10-09-2017 04:44 AM
I have the following scenario and wanted to ask what the best way of sampling is:
I have a huge dataset of teachers and their reporting (skills).
Every teacher has to conduct reports about the progress of his / her students. But some teachers will create much larger quantities of reports than others - simply because they have more pupils or are more efficient in writing reports.
Teachers shall be assessed regarding the reporting skills, whereby the way they assess their pupils is taken into account. However, I am not worried about this yet.
I simply want to find a method of sampling teachers in the best possible way. Say we have a dataset of 20 mil teacher-reports. Some teachers have written wast amount of reports during their lifetime, others only a few.
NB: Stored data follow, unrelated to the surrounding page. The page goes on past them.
module conv_engine(
    input         clk,
    input         reset,
    input         en_ctrl,
    output [15:0] s_addr,
    output [15:0] w_addr,
    output [15:0] b_addr,
    input  [7:0]  signal,
    input  [7:0]  weight,
    input  [7:0]  bias,
    output [15:0] save_addr,
    output [7:0]  convout,
    output        en_write,
    output        finish
);
    wire s_convout, en_save, en_sum;
    wire en_mac, en_sat, en_mult_r;
    conv_ctrl groundctrl (
        .clk(clk),
        .reset(reset),
        .en_ctrl(en_ctrl),
        .s_addr(s_addr),
        .w_addr(w_addr),
        .b_addr(b_addr),
        .save_addr(save_addr),
        .en_sum(en_sum),
        .en_save(en_save),
        .en_write(en_write),
        .s_convout(s_convout),
        .en_sat(en_sat),
        .en_mac(en_mac),
        .en_mult_r(en_mult_r),
        .finish(finish)
    );
    convolve conv (
        .clk(clk),
        .reset(reset),
        .clken(en_mac),
        .s_convout(en_write),
        .en_sat(en_sat),
        .en_mult_r(en_mult_r),
        .bias(bias),
        .signal(signal),
        .weight(weight),
        .convout(convout)
    );
endmodule
### run.sh
#!/bin/bash
# the make line also repeats each setting of config.mk as NAME=value (left out here)
make -C /OpenROAD-flow-scripts/flow DESIGN_CONFIG=/design/flow/config.mk WORK_HOME=/design/flow/orfs CLKGATE_MAP_FILE= finish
So if I was to sample them randomly, those who have written more reports during their lifetime would be somewhat oversampled.
I guess I could dedup all teachers, and then take a random sample.
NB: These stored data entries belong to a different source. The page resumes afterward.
## multiple_rounds
module multiple_rounds#(parameter N = 32, parameter M= 20)(
  input clk, input rst,
  input wire [N-1:0] a,
  input wire [N-1:0] b,
  input wire [N-1:0] c,
  input wire [N-1:0] d,
  output wire [N-1:0] a_out,
  output wire [N-1:0] b_out,
  output wire [N-1:0] c_out,
  output wire [N-1:0] d_out,
  output reg ready);
  reg [N-1:0] a_hold_0;
  reg [N-1:0] b_hold_0;
  reg [N-1:0] c_hold_0;
  reg [N-1:0] d_hold_0;
  wire [N-1:0] a_next_0;
  wire [N-1:0] b_next_0;
  wire [N-1:0] c_next_0;
  wire [N-1:0] d_next_0;
  reg [N-1:0] a_hold_1;
  reg [N-1:0] b_hold_1;
  reg [N-1:0] c_hold_1;
  reg [N-1:0] d_hold_1;
  wire [N-1:0] a_next_1;
  wire [N-1:0] b_next_1;
  wire [N-1:0] c_next_1;
  wire [N-1:0] d_next_1;
  reg [N-1:0] a_hold_2;
  reg [N-1:0] b_hold_2;
  reg [N-1:0] c_hold_2;
  reg [N-1:0] d_hold_2;
  wire [N-1:0] a_next_2;
  wire [N-1:0] b_next_2;
  wire [N-1:0] c_next_2;
  wire [N-1:0] d_next_2;
  reg [N-1:0] a_hold_3;
  reg [N-1:0] b_hold_3;
  reg [N-1:0] c_hold_3;
  reg [N-1:0] d_hold_3;
  wire [N-1:0] a_next_3;
  wire [N-1:0] b_next_3;
  wire [N-1:0] c_next_3;
  wire [N-1:0] d_next_3;
  reg [N-1:0] a_hold_4;
  reg [N-1:0] b_hold_4;
  reg [N-1:0] c_hold_4;
  reg [N-1:0] d_hold_4;
  wire [N-1:0] a_next_4;
  wire [N-1:0] b_next_4;
  wire [N-1:0] c_next_4;
  wire [N-1:0] d_next_4;
  reg [N-1:0] a_hold_5;
  reg [N-1:0] b_hold_5;
  reg [N-1:0] c_hold_5;
  reg [N-1:0] d_hold_5;
  wire [N-1:0] a_next_5;
  wire [N-1:0] b_next_5;
  wire [N-1:0] c_next_5;
  wire [N-1:0] d_next_5;
  reg [N-1:0] a_hold_6;
  reg [N-1:0] b_hold_6;
  reg [N-1:0] c_hold_6;
  reg [N-1:0] d_hold_6;
  wire [N-1:0] a_next_6;
  wire [N-1:0] b_next_6;
  wire [N-1:0] c_next_6;
  wire [N-1:0] d_next_6;
  reg [N-1:0] a_hold_7;
  reg [N-1:0] b_hold_7;
  reg [N-1:0] c_hold_7;
  reg [N-1:0] d_hold_7;
  ...
clock: 11.4 ns
lec_check: 0
cap_margin: 20
core_margin: 2
core_utilization: 72
cts_cluster_size: 53
hold_slack_margin: -0.1
place_density_lb_addon: 0.26
slew_margin: 20
run.sh (not shown) runs the stock make flow with config.mk's settings and CLKGATE_MAP_FILE=.
The first run failed in global routing (5_1_grt) with GRT-0116.
==> next run, changes <==
CORE_ASPECT_RATIO = 0.92   (was not set)
CORE_UTILIZATION = 40   (was 72)
CTS_CLUSTER_SIZE = not set   (was 53)
HOLD_SLACK_MARGIN = not set   (was -0.1)
PLACE_DENSITY_LB_ADDON = not set   (was 0.26)
SLEW_MARGIN = 10   (was 20)
clock period = 18.0 ns   (was 11.4 ns; I/O delays follow)
Outcome: This time the run completed without violations; die area came out higher by 79%; synthesized area stays the same; synthesized cell count stays the same.
==> next run, changes <==
CORE_ASPECT_RATIO = not set   (was 0.92)
CORE_UTILIZATION = 70   (was 40)
MAX_ROUTING_LAYER = met4   (was not set)
SLEW_MARGIN = 20   (was 10)
clock period = 11.1 ns   (was 18.0 ns; I/O delays follow)
This time the run never finished: it broke off in global routing (5_1_grt).
Area after synthesis is unchanged.
Synthesized cell count does not change.
Die area came out lower by 43%.
==> next run, changes <==
CORE_UTILIZATION = 72   (was 70)
MAX_ROUTING_LAYER = not set   (was met4)
PLACE_DENSITY_LB_ADDON = 0.2   (was not set)
SETUP_SLACK_MARGIN = 2.2   (was not set)
clock period = 14.0 ns   (was 11.1 ns; I/O delays follow)
=> The new run completed without violations; area after synthesis is unchanged; die area went down by 2.7%; synthesized cell count does not change.
==> next run, changes <==
CORE_ASPECT_RATIO = 0.5   (was not set)
CORE_UTILIZATION = 65   (was 72)
CTS_CLUSTER_DIAMETER = 268   (was not set)
CTS_CLUSTER_SIZE = 97   (was not set)
PLACE_DENSITY = 0.35   (was not set)
PLACE_DENSITY_LB_ADDON = not set   (was 0.2)
SETUP_SLACK_MARGIN = 2.58   (was 2.2)
TNS_END_PERCENT = 15   (was not set)
clock period = 8.96 ns   (was 14.0 ns; I/O delays follow)
What happened:
- Now the flow died in clock tree synthesis (4_1_cts)
- die area goes up by 11%
- synthesized area does not change
- synthesized cell count is unchanged

Starting RTL as in the previous note.
make LEC_CHECK=0 CAP_MARGIN=25 CELL_PAD_IN_SITES_DETAIL_PLACEMENT=1 CORE_ASPECT_RATIO=1.92 CORE_MARGIN=7 CORE_UTILIZATION=45 CTS_CLUSTER_DIAMETER=119 GPL_ROUTABILITY_DRIVEN=0 GPL_TIMING_DRIVEN=1 PLACE_DENSITY=0.44 SETUP_SLACK_MARGIN=3.28 SLEW_MARGIN=25 TNS_END_PERCENT=5 finish   # period 24.2 ns
The first run produced a clean layout.
Next try:
Settings changed: CAP_MARGIN 25 to 20, CELL_PAD_IN_SITES_DETAIL_PLACEMENT 1 to not set, CORE_ASPECT_RATIO 1.92 to not set, CORE_MARGIN 7 to 2, CORE_UTILIZATION 45 to 72, CTS_CLUSTER_DIAMETER 119 to not set, CTS_CLUSTER_SIZE set to 14, GPL_ROUTABILITY_DRIVEN 0 to not set, GPL_TIMING_DRIVEN 1 to not set, HOLD_SLACK_MARGIN set to 0.3, PLACE_DENSITY 0.44 to not set, PLACE_DENSITY_LB_ADDON set to 0.2, SETUP_SLACK_MARGIN 3.28 to 2.2, SLEW_MARGIN 25 to 20, TNS_END_PERCENT 5 to not set.
Clock period 24.2 ns to 13.2 ns, I/O delays scaled along.
Result: The new run died in global routing; die size is lower by 40%; area after synthesis stays the same; synthesized cell count stays the same.

multiple_rounds again, from the RTL that the note above started with.
clock: 8.77 ns
lec_check: 0
cap_margin: 25
cell_pad_in_sites_detail_placement: 0
core_aspect_ratio: 1.18
core_margin: 2
core_utilization: 66
cts_cluster_diameter: 351
cts_cluster_size: 15
gpl_timing_driven: 1
hold_slack_margin: -0.01
max_routing_layer: met5
place_density_lb_addon: 0.29
slew_margin: 20
The starting point ended with an error in clock tree synthesis (4_1_cts) (DPL-0038).
Then changed:
CAP_MARGIN = 20   (was 25)
CELL_PAD_IN_SITES_DETAIL_PLACEMENT = not set   (was 0)
CORE_ASPECT_RATIO = not set   (was 1.18)
CORE_UTILIZATION = 45   (was 66)
CTS_CLUSTER_DIAMETER = not set   (was 351)
CTS_CLUSTER_SIZE = not set   (was 15)
GPL_TIMING_DRIVEN = not set   (was 1)
HOLD_SLACK_MARGIN = not set   (was -0.01)
MAX_ROUTING_LAYER = not set   (was met5)
PLACE_DENSITY = 0.6   (was not set)
PLACE_DENSITY_LB_ADDON = not set   (was 0.29)
clock period = 18.0 ns   (was 8.77 ns; I/O delays follow)
After rerunning: With this change the flow completed without violations. Area after synthesis does not change. Die size grows by 46%. Synthesized cell count stays the same.

Starting RTL as in the previous note.
make LEC_CHECK=0 CAP_MARGIN=40 CELL_PAD_IN_SITES_GLOBAL_PLACEMENT=2 CORE_ASPECT_RATIO=0.92 CORE_MARGIN=2 CORE_UTILIZATION=40 MAX_ROUTING_LAYER=met4 SLEW_MARGIN=25 TNS_END_PERCENT=55 finish   # period 25.7 ns
The baseline passed the timing, DRC and antenna checks.
==> next run, changes <==
==> flow/config.mk (replaced) <==
export PLATFORM = sky130hd
export DESIGN_NAME = multiple_rounds
export DESIGN_NICKNAME = multiple_rounds
export VERILOG_FILES = /design/flow/design.v
export SDC_FILE = /design/flow/constraint.sdc
export NUM_CORES = 4
export LEC_CHECK = 0
export CAP_MARGIN = 20
export CORE_MARGIN = 2
export CORE_UTILIZATION = 24
export PLACE_DENSITY = 0.6
export SLEW_MARGIN = 20
==> flow/constraint.sdc (replaced) <==
create_clock -name core_clock -period 19.3 [get_ports {clk}]
set_input_delay 3.8600 -clock core_clock [delete_from_list [all_inputs] [get_ports {clk}]]
set_output_delay 3.8600 -clock core_clock [all_outputs]
set_load 0.01 [all_outputs]
Outcome:
- The changed run finished with timing, DRC and antenna clean
- flip-flop count stays the same
- wire length goes down by about 6.5%
- cell area grows by about 1.3%
- die area rose by about 70%
- global-route usage drops by 16 points
- synthesized cell count stays the same
- worst hold slack is better by 0.042 ns
==> next run, changes <==
--- a/flow/config.mk
+++ b/flow/config.mk
@@ -8,5 +8,7 @@
 export CAP_MARGIN = 20
 export CORE_MARGIN = 2
-export CORE_UTILIZATION = 24
-export PLACE_DENSITY = 0.6
+export CORE_UTILIZATION = 72
+export CTS_CLUSTER_SIZE = 52
+export HOLD_SLACK_MARGIN = -0.1
+export PLACE_DENSITY_LB_ADDON = 0.2
 export SLEW_MARGIN = 20
==> flow/constraint.sdc (replaced) <==
create_clock -name core_clock -period 11.4 [get_ports {clk}]
set_input_delay 2.2800 -clock core_clock [delete_from_list [all_inputs] [get_ports {clk}]]
set_output_delay 2.2800 -clock core_clock [all_outputs]
set_load 0.01 [all_outputs]
=> The new run stopped in 5_1_grt; synthesized cell count does not change; die size went down by well over a third; synthesized area does not change.
==> next run, changes <==
==> flow/config.mk (replaced) <==
export PLATFORM = sky130hd
export DESIGN_NAME = multiple_rounds
export DESIGN_NICKNAME = multiple_rounds
export VERILOG_FILES = /design/flow/design.v
export SDC_FILE = /design/flow/constraint.sdc
export NUM_CORES = 4
export LEC_CHECK = 0
export CAP_MARGIN = 25
export CELL_PAD_IN_SITES_DETAIL_PLACEMENT = 0
export CORE_ASPECT_RATIO = 1.18
export CORE_MARGIN = 2
export CORE_UTILIZATION = 58
export GPL_TIMING_DRIVEN = 1
export HOLD_SLACK_MARGIN = 0.29
export MAX_ROUTING_LAYER = met5
export SETUP_SLACK_MARGIN = 1.94
export SLEW_MARGIN = 20
==> flow/constraint.sdc (replaced) <==
create_clock -name core_clock -period 12.0 [get_ports {clk}]
set_input_delay 2.4000 -clock core_clock [delete_from_list [all_inputs] [get_ports {clk}]]
set_output_delay 2.4000 -clock core_clock [all_outputs]
set_load 0.01 [all_outputs]
- The new run completed with no timing, DRC or antenna violations
- die area came out higher by 24%
- synthesized cell count stays the same
- synthesized area stays the same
But I do not urgently want to do that due to the sheer size of the dataset.
Is there any better way? I want to streamline the process of sampling evenly. How can I achieve this?
Many thanks for any thoughts and help.
10-09-2017 06:34 AM
First of all, your initial dataset should be sorted in a sensible way (teacher-ID, then date,...), so you can easily merge from it.
At least have an index on teacher-ID defined.
proc sort data=reports (keep=teacher_ID) out=teachers nodupkey ; by teacher_ID; run;
and you will have a deduplicated dataset, from which it is easy to create samples.
Suppose you have a UUID-based key, which takes just 16 binary bytes to store, you'll end up with ~16 MB per 1 million teachers.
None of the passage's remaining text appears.